Praise now flows in. Le Monde's obituary, written by long-time friend Edgar Morin with whom he coauthored a book on May '68, bore the title "Titan of the Spirit." C. L. R. James scholar Kent Worcester spoke for many left libertarians when he called Castoriadis "our Isaiah," referring to another recently deceased freethinker, Isaiah Berlin. Even the French Communist Party newspaper, L'Humanité, acknowledged the significance of this radical anti-Communist opponent, labeling him "an essential dissident."

And yet Castoriadis's ideas long remained better known than his name. To avoid deportation from France, he had to write under pseudonyms. Beginning in the 1960s Socialisme ou Barbarie's sister organization London Solidarity—and later Philadelphia Solidarity—circulated "Chaulieu" and "Cardan" translations with a certain success. (1) Only in the 1970s did Castoriadis gain French citizenship and begin to publish under his own name so that student radicals moved by his ideas might discover who had inspired them. A first English translation appeared in 1984. 1997 marked a watershed year with the appearance of a new collection of writings, World in Fragments, a retrospective Castoriadis Reader, the paperback edition of his magnum opus The Imaginary Institution of Society, a special Thesis Eleven issue, and a webpage.
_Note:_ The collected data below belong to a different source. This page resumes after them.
[src/rtl/ffld_addr_gen.sv]
module ffld_addr_gen #(
    parameter int ADDR_W = 64,
    parameter int LANE_W = 2,
    parameter int WORD_BYTES = 4
) (
    input  logic [ADDR_W-1:0] base_i,
    input  logic [ADDR_W-1:0] index_i,
    input  logic [LANE_W-1:0] lane_i,
    output logic [ADDR_W-1:0] addr_o
);
    localparam int SHIFT = $clog2(WORD_BYTES);

    logic [ADDR_W-1:0] elem_idx;

    always_comb begin
        elem_idx = index_i + ADDR_W'(lane_i);
        addr_o   = base_i + (elem_idx << SHIFT);
    end
endmodule

[src/rtl/ffld_lane_step.sv]
module ffld_lane_step #(
    parameter int ELEM_W = 64,
    parameter int MEM_W  = 32
) (
    input  logic              active_i,
    input  logic              first_i,
    input  logic              fault_i,
    input  logic [MEM_W-1:0]  data_i,
    input  logic              ffr_bit_i,
    input  logic              faulted_i,
    input  logic              unknown_i,
    output logic              abort_o,
    output logic              ffr_bit_o,
    output logic              faulted_o,
    output logic              unknown_o,
    output logic [ELEM_W-1:0] lane_val_o
);
    localparam int EXT_W = ELEM_W - MEM_W;

    logic suppressed;

    always_comb begin
        abort_o    = active_i && first_i && fault_i;
        suppressed = active_i && !first_i && fault_i;
        faulted_o  = faulted_i || suppressed;
        ffr_bit_o  = ffr_bit_i && !faulted_o;
        unknown_o  = unknown_i || !ffr_bit_o;
        if (unknown_o || !active_i) begin
            lane_val_o = '0;
        end else begin
            lane_val_o = {{EXT_W{data_i[MEM_W-1]}}, data_i};
        end
    end
endmodule

[src/rtl/ffld_top.sv]
module ffld_top
    import ffld_pkg::*;
#(
    parameter int VL     = 256,
    parameter int ELEM_W = 64,
    parameter int MEM_W  = 32,
    parameter int ADDR_W = 64
) (
    input  logic                 clk,
    input  logic                 rst_n,
    input  logic                 start_i,
    input  logic [ADDR_W-1:0]    base_i,
    input  logic [ADDR_W-1:0]    index_i,
    input  logic [VL/ELEM_W-1:0] pred_i,
    input  logic [VL/ELEM_W-1:0] ffr_i,
    output logic                 busy_o,
    output logic                 req_valid_o,
    input  logic                 req_ready_i,
    output logic [ADDR_W-1:0]    req_addr_o,
    input  logic                 rsp_valid_i,
    input  logic [MEM_W-1:0]     rsp_data_i,
    input  logic                 rsp_fault_i,
    output logic                 done_o,
    output logic                 exc_o,
    output logic [VL-1:0]        result_o,
    output logic [VL/ELEM_W-1:0] ffr_o
);
    localparam int NL = VL / ELEM_W;
    localparam int LW = (NL > 1) ? $clog2(NL) : 1;
    localparam int WORD_BYTES = MEM_W / 8;
    localparam logic [LW-1:0] LAST_LANE = LW'(NL - 1);

    typedef struct packed {
        ffld_state_e                 state;
        logic [LW-1:0]               lane;
        logic [ADDR_W-1:0]           base;
        logic [ADDR_W-1:0]           index;
        logic [NL-1:0]               pred;
        logic [NL-1:0]               ffr_w;
        logic [NL-1:0][ELEM_W-1:0]   res_w;
        logic [NL-1:0][ELEM_W-1:0]   res_out;
        logic [NL-1:0]               ffr_out;
        logic                        first;
        logic                        faulted;
        logic                        unknown;
        logic                        done;
        logic                        exc;
    } regs_t;

    regs_t q, d;

    logic              step_active;
    logic              step_abort;
    logic              step_ffr_bit;
    logic              step_faulted;
    logic              step_unknown;
    logic [ELEM_W-1:0] step_val;
    logic              cur_pred;
    logic              cur_ffr;

    assign cur_pred    = q.pred[q.lane];
    assign cur_ffr     = q.ffr_w[q.lane];
    assign step_active = (q.state == ST_WAIT);

    ffld_addr_gen #(
        .ADDR_W     (ADDR_W),
        .LANE_W     (LW),
        .WORD_BYTES (WORD_BYTES)
    ) u_addr (
        .base_i  (q.base),
        .index_i (q.index),
        .lane_i  (q.lane),
        .addr_o  (req_addr_o)
    );

    ffld_lane_step #(
        .ELEM_W (ELEM_W),
        .MEM_W  (MEM_W)
    ) u_step (
        .active_i   (step_active),
        .first_i    (q.first),
        .fault_i    (rsp_fault_i),
        .data_i     (rsp_data_i),
        .ffr_bit_i  (cur_ffr),
        .faulted_i  (q.faulted),
        .unknown_i  (q.unknown),
        .abort_o    (step_abort),
        .ffr_bit_o  (step_ffr_bit),
        .faulted_o  (step_faulted),
        .unknown_o  (step_unknown),
        .lane_val_o (step_val)
    );

    always_comb begin
        d      = q;
        d.done = 1'b0;
        d.exc  = 1'b0;
        unique case (q.state)
            ST_IDLE: begin
                if (start_i) begin
                    d.state   = ST_LANE;
                    d.lane    = '0;
                    d.base    = base_i;
                    d.index   = index_i;
                    d.pred    = pred_i;
                    d.ffr_w   = ffr_i;
                    d.res_w   = '0;
                    d.first   = 1'b1;
                    d.faulted = 1'b0;
                    d.unknown = 1'b0;
                end
            end
            ST_LANE: begin
                if (cur_pred) begin
                    d.state = ST_REQ;
                end else begin
                    d.res_w[q.lane] = step_val;
                    d.ffr_w[q.lane] = step_ffr_bit;
                    d.faulted       = step_faulted;
                    d.unknown       = step_unknown;
                    if (q.lane == LAST_LANE) begin
                        d.state   = ST_IDLE;
                        d.done    = 1'b1;
                        d.res_out = d.res_w;
                        d.ffr_out = d.ffr_w;
                    end else begin
                        d.lane = q.lane + 1'b1;
                    end
                end
            end
            ST_REQ: begin
                if (req_ready_i) begin
                    d.state = ST_WAIT;
                end
            end
            ST_WAIT: begin
                if (rsp_valid_i) begin
                    if (step_abort) begin
                        d.state = ST_IDLE;
                        d.exc   = 1'b1;
                    end else begin
                        d.first         = 1'b0;
                        d.res_w[q.lane] = step_val;
                        d.ffr_w[q.lane] = step_ffr_bit;
                        d.faulted       = step_faulted;
                        d.unknown       = step_unknown;
                        if (q.lane == LAST_LANE) begin
                            d.state   = ST_IDLE;
                            d.done    = 1'b1;
                            d.res_out = d.res_w;
                            d.ffr_out = d.ffr_w;
                        end else begin
                            d.lane  = q.lane + 1'b1;
                            d.state = ST_LANE;
                        end
                    end
                end
            end
            default: d.state = ST_IDLE;
        endcase
    end

    always_ff @(posedge clk or negedge rst_n) begin
        if (!rst_n) begin
            q <= '0;
        end else begin
            q <= d;
        end
    end

    assign busy_o      = (q.state != ST_IDLE);
    assign req_valid_o = (q.state == ST_REQ);
    assign done_o      = q.done;
    assign exc_o       = q.exc;
    assign result_o    = q.res_out;
    assign ffr_o       = q.ffr_out;


    req_hold_chk: assert property (@(posedge clk) disable iff (!rst_n)
        (req_valid_o && !req_ready_i) |=> (req_valid_o && $stable(req_addr_o)));


    done_pulse_chk: assert property (@(posedge clk) disable iff (!rst_n)
        done_o |=> !done_o);


    exc_hold_chk: assert property (@(posedge clk) disable iff (!rst_n)
        exc_o |-> (!done_o && $stable(result_o) && $stable(ffr_o) && !req_valid_o));


    inactive_no_req_chk: assert property (@(posedge clk) disable iff (!rst_n)
        (q.state == ST_LANE && !cur_pred) |=> !req_valid_o);


    start_ignore_chk: assert property (@(posedge clk) disable iff (!rst_n)
        (busy_o && start_i) |=> ($stable(q.base) && $stable(q.index) && $stable(q.pred)));


    suppress_flag_chk: assert property (@(posedge clk) disable iff (!rst_n)
        (q.state == ST_WAIT && rsp_valid_i && rsp_fault_i && !q.first) |=> (q.faulted && !exc_o));
endmodule
`src/rtl/burst_seq_ctrl.sv`:
```
module burst_seq_ctrl #(
  parameter int NIN = 3
) (
  input  logic clk,
  input  logic rst,
  input  logic in_a,
  input  logic in_b,
  input  logic in_c,
  output logic out_x,
  output logic out_y,
  output logic proto_err
);
  localparam int IA = 0;
  localparam int IB = 1;
  localparam int IC = 2;

  typedef enum logic [3:0] {
    ST_REST = 4'b0001,
    ST_RUN  = 4'b0010,
    ST_MARK = 4'b0100,
    ST_PARK = 4'b1000
  } state_t;

  state_t state, nxt;
  logic [NIN-1:0] in_now, in_q, rise, fall, rise_seen, fall_seen, accept;
  logic nx_x, nx_y;

  assign in_now = {in_c, in_b, in_a};
  assign rise   = in_now & ~in_q;
  assign fall   = ~in_now & in_q;

  always_comb begin
    accept = '0;
    case (state)
      ST_REST: begin accept[IA] = 1'b1; accept[IB] = 1'b1; end
      ST_RUN:  accept = '1;
      ST_MARK: accept[IB] = 1'b1;
      ST_PARK: begin accept[IB] = 1'b1; accept[IC] = 1'b1; end
      default: accept = '0;
    endcase
  end

  always_comb begin
    nxt = state;
    case (state)
      ST_REST: if (rise_seen[IA]) nxt = ST_RUN;
      ST_RUN: begin
        if (in_q[IB] && fall_seen[IA])      nxt = ST_MARK;
        else if (in_q[IB] && rise_seen[IC]) nxt = ST_PARK;
      end
      ST_MARK: if (fall_seen[IB]) nxt = ST_REST;
      ST_PARK: if (fall_seen[IC]) nxt = ST_RUN;
      default: nxt = ST_REST;
    endcase
  end

  assign nx_x = (nxt == ST_MARK);
  assign nx_y = (nxt == ST_RUN);

  always_ff @(posedge clk) begin
    if (rst) begin
      state     <= ST_REST;
      in_q      <= '0;
      rise_seen <= '0;
      fall_seen <= '0;
      out_x     <= 1'b0;
      out_y     <= 1'b0;
      proto_err <= 1'b0;
    end else begin
      in_q  <= in_now;
      state <= nxt;
      out_x <= nx_x;
      out_y <= nx_y;
      if (nxt != state) begin
        rise_seen <= '0;
        fall_seen <= '0;
      end else begin
        rise_seen <= rise_seen | rise;
        fall_seen <= fall_seen | fall;
      end
      proto_err <= proto_err | (|((rise | fall) & ~accept));
    end
  end

  assert_outputs_exclusive_R3: assert property (@(posedge clk) disable iff (rst)
    !(out_x && out_y));

  assert_err_sticky_R10: assert property (@(posedge clk) disable iff (rst)
    proto_err |=> proto_err);

  assert_x_rise_guarded_R3: assert property (@(posedge clk) disable iff (rst)
    $rose(out_x) |-> $past(in_q[IB]));

  assert_y_rise_recorded_R2: assert property (@(posedge clk) disable iff (rst)
    $rose(out_y) |-> ($past(rise_seen) != '0 || $past(fall_seen) != '0));

  assert_guard_low_holds_R5: assert property (@(posedge clk) disable iff (rst)
    (state == ST_RUN && !in_q[IB]) |=> (state == ST_RUN));

endmodule

```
Castoriadis avoided the intellectual fashions of his day. Such French trends as fellow-traveling, existentialism, structuralism, poststructuralism, deconstruction, and postmodernism (the latter championed by former S. ou B. member Jean-François Lyotard) were among the targets of his fierce and withering, yet often humorous, criticisms. Nor did he fit the mold of German Critical Theorists, from Max Horkheimer, Theodor Adorno, and Herbert Marcuse to Jürgen Habermas, all notoriously weak in their criticism of "Soviet" Marxism. He thought for himself and with a small band of workers and intellectuals who refused to give in to fads or to countenance oppression of any sort. His journal was active in the fight against the French Algerian War, but Castoriadis never indulged in "Third World" rhetoric or offered "critical support" to "left-wing" dictators.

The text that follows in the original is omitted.